# What you should do:
Copy every line of the entries that has the string "high" in it.

(Records from a data collection)
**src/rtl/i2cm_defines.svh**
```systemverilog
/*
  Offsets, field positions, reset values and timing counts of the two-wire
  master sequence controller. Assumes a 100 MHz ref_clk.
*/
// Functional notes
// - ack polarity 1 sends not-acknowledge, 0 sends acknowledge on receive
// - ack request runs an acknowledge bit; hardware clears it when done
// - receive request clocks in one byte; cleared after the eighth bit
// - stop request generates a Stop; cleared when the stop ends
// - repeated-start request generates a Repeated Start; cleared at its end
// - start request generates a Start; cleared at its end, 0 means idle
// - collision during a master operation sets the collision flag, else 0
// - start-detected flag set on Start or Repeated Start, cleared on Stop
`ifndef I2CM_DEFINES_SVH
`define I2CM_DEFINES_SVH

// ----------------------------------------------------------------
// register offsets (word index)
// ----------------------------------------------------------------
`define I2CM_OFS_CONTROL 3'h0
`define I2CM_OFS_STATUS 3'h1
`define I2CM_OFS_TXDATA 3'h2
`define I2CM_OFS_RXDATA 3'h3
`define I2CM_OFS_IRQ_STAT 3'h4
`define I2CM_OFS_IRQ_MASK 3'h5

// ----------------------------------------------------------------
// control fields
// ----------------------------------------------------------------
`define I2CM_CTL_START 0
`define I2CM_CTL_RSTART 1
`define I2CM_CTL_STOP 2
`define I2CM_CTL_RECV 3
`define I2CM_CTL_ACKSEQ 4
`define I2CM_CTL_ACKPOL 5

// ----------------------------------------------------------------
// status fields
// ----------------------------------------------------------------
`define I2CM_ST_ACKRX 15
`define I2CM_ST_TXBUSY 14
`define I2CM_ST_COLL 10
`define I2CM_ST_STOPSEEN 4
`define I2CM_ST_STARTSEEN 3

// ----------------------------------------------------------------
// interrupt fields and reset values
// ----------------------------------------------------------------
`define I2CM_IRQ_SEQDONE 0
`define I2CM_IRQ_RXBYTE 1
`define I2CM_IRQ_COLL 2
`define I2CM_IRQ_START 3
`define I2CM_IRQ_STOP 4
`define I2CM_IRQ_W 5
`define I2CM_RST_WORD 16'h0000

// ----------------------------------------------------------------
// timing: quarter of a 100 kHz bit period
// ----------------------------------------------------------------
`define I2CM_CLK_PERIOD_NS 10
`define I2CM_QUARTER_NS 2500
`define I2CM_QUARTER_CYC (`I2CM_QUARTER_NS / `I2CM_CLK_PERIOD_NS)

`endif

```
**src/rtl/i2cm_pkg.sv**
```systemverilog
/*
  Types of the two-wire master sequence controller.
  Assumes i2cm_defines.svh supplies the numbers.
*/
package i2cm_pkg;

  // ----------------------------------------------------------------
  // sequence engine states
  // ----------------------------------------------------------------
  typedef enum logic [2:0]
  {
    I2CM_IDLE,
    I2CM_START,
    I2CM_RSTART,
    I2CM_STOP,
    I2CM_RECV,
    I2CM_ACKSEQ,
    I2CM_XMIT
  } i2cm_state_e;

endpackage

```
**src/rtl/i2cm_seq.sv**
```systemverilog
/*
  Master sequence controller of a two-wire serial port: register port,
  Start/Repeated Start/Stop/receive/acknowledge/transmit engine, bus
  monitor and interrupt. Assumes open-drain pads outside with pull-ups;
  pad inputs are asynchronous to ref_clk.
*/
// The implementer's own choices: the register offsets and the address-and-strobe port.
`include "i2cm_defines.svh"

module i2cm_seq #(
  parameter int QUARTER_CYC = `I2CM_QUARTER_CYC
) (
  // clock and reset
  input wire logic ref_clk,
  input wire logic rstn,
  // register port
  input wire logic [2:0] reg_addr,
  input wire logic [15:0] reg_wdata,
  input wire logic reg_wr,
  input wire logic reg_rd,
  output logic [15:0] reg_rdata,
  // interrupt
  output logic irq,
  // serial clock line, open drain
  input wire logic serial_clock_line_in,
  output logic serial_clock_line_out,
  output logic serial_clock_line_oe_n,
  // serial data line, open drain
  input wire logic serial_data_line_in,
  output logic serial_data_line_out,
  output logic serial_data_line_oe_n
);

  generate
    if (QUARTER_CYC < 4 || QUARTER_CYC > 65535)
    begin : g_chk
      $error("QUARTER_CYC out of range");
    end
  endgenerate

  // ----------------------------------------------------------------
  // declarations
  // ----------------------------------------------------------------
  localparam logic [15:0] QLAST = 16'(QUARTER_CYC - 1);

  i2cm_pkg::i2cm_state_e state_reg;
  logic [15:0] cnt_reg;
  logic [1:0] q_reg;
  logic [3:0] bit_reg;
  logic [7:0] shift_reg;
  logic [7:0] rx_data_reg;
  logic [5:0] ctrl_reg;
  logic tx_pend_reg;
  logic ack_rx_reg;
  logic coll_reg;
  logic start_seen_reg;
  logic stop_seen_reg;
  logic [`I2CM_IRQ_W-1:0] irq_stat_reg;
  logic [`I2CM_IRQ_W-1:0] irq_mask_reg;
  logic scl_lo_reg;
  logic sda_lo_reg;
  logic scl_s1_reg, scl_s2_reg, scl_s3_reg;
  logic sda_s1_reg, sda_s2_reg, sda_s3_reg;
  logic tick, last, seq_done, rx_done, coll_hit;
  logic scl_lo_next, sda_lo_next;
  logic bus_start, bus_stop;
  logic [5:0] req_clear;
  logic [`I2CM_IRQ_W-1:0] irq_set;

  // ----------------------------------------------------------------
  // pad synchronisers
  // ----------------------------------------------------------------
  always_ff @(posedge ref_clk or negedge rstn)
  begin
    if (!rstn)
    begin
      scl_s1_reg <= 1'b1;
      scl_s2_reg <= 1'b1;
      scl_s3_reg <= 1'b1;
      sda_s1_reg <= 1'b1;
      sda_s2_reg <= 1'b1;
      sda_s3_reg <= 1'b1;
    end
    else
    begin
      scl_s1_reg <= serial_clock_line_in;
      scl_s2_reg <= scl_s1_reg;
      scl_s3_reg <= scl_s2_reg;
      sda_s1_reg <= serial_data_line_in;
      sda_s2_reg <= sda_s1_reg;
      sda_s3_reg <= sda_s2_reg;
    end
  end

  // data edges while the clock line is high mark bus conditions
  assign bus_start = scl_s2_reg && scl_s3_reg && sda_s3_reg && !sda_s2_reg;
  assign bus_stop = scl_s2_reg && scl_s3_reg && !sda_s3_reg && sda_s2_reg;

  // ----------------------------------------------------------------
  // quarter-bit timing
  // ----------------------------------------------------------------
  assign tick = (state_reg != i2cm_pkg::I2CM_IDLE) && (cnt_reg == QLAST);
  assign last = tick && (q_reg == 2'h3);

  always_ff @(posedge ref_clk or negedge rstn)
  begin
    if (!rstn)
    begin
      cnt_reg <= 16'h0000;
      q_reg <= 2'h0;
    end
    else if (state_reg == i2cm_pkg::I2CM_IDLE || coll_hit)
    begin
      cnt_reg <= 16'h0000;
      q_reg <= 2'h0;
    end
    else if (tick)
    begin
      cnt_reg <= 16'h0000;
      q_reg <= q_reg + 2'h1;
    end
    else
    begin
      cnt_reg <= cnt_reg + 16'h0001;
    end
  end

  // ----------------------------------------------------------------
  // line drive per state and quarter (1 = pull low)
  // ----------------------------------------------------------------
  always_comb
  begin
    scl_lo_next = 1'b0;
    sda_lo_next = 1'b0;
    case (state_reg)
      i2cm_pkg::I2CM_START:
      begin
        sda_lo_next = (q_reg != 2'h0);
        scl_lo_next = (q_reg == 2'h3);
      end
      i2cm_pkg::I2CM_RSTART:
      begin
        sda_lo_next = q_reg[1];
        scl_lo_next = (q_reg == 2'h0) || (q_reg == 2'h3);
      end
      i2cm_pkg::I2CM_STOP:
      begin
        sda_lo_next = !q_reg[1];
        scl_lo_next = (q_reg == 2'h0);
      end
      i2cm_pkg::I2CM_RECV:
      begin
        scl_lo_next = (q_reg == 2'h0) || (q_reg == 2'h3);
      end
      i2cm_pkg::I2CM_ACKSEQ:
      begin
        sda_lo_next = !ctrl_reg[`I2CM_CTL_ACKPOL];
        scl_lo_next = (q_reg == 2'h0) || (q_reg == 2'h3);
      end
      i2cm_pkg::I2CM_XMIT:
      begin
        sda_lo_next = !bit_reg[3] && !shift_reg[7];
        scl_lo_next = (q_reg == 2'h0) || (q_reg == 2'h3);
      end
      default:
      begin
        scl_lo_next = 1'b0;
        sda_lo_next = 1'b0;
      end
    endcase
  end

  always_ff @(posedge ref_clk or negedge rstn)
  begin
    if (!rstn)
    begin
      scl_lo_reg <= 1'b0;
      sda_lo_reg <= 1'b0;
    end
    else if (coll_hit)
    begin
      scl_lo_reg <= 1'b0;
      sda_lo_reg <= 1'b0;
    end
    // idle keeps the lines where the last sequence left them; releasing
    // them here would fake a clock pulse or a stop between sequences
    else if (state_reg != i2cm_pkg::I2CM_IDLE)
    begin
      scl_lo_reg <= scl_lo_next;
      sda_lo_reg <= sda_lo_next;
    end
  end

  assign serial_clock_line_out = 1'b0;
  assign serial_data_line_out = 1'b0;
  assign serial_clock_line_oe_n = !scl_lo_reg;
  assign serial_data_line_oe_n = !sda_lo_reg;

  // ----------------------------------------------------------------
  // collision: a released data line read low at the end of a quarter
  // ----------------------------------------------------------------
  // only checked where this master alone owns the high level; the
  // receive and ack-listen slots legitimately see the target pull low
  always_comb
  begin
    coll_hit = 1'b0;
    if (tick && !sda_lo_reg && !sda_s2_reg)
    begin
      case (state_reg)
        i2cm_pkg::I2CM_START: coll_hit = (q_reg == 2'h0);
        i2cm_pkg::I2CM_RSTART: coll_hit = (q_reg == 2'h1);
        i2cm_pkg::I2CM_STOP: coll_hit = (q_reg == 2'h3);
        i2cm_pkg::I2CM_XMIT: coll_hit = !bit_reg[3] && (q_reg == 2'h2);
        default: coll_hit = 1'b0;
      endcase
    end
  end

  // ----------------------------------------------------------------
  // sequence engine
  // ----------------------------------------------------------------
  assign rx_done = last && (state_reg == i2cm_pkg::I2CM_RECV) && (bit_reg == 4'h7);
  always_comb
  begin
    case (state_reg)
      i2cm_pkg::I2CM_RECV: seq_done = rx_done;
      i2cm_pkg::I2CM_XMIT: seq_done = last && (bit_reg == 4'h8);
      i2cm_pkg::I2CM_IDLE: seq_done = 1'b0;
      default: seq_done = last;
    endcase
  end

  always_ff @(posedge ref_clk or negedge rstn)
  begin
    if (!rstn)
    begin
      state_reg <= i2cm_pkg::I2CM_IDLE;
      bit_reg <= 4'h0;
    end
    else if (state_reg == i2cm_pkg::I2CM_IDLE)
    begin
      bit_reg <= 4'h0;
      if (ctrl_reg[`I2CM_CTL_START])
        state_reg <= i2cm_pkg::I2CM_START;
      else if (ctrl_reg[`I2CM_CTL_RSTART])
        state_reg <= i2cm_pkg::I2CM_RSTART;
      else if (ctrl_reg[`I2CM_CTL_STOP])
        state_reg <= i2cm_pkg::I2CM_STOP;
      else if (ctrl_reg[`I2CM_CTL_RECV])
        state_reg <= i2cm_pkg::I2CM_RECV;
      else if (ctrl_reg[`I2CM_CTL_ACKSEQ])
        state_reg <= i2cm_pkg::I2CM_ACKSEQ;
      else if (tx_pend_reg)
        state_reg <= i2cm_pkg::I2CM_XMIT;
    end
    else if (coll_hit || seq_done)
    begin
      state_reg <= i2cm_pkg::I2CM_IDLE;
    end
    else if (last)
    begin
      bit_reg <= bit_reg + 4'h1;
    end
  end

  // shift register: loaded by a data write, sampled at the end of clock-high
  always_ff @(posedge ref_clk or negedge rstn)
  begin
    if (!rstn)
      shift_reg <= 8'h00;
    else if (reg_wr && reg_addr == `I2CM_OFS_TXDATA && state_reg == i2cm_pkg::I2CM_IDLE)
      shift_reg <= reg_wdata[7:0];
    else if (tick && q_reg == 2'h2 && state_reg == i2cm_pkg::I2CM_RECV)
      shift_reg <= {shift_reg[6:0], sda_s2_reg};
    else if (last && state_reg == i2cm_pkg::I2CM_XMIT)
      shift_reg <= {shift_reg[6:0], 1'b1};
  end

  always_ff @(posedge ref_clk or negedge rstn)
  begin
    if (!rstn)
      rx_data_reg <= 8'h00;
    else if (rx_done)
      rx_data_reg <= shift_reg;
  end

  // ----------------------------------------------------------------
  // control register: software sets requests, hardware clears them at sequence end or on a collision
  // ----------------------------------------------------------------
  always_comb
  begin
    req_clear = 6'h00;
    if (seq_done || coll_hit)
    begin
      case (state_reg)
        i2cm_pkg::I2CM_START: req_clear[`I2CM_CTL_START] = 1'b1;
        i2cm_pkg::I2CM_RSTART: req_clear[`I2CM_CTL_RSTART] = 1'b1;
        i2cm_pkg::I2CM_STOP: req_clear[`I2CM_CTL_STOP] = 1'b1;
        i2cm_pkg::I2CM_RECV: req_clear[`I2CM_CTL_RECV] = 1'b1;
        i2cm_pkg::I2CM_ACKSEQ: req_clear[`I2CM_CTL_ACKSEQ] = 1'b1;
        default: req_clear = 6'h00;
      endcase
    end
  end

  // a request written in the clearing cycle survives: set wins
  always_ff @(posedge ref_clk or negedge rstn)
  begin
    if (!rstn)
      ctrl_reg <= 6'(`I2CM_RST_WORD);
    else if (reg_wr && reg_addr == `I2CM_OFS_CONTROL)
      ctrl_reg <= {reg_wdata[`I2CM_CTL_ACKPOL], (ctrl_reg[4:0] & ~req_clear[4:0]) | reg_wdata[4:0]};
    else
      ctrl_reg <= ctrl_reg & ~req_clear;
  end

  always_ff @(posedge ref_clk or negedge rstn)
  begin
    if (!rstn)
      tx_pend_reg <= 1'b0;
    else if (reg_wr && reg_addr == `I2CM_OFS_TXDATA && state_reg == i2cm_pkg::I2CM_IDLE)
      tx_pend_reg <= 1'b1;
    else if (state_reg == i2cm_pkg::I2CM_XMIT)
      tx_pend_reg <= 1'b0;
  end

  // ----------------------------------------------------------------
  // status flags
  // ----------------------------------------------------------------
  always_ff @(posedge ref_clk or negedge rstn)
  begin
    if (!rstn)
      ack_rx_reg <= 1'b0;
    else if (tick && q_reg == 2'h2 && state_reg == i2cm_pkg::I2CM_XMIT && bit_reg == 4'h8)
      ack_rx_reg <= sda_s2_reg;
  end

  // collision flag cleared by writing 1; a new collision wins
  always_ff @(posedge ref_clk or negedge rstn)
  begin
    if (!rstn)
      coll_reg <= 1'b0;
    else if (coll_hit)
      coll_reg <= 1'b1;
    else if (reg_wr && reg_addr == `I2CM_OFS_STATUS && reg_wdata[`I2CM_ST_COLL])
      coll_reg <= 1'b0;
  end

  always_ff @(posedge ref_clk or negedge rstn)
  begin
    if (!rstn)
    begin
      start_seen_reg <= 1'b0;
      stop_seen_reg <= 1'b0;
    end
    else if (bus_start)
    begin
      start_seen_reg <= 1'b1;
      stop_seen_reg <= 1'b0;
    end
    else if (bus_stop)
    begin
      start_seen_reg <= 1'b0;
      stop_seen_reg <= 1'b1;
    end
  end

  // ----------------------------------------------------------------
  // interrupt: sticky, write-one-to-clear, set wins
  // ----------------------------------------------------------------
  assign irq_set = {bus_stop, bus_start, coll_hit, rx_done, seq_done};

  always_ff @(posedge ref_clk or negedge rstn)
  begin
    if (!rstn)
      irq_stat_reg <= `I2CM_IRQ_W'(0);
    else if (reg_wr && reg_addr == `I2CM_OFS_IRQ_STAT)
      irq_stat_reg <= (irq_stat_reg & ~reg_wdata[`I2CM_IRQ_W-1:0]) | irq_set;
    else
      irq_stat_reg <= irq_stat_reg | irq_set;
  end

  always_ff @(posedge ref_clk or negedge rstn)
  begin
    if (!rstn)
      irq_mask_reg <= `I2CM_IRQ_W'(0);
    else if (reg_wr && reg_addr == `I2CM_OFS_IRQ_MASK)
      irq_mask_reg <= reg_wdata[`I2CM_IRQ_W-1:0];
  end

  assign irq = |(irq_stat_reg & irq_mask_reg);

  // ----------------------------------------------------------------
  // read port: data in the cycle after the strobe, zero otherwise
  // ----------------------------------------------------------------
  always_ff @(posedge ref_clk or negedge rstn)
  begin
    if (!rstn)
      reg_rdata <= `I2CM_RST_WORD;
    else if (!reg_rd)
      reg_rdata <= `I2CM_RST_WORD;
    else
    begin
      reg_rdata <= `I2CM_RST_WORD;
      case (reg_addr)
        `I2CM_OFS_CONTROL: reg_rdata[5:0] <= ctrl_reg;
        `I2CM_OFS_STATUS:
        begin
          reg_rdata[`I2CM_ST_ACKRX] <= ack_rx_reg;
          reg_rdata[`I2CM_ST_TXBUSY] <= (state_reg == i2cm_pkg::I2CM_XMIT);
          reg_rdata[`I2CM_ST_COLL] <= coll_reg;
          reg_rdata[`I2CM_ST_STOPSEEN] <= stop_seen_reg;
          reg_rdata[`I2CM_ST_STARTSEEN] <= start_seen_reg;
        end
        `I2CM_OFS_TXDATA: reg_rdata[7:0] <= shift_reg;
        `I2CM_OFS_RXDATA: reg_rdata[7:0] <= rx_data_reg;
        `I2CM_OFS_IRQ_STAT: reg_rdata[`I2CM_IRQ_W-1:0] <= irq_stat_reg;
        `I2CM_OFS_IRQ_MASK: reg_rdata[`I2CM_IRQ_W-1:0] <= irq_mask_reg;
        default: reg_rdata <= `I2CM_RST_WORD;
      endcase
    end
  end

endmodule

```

# Exercise output:
  // data edges while the clock line is high mark bus conditions
  // only checked where this master alone owns the high level; the
  // shift register: loaded by a data write, sampled at the end of clock-high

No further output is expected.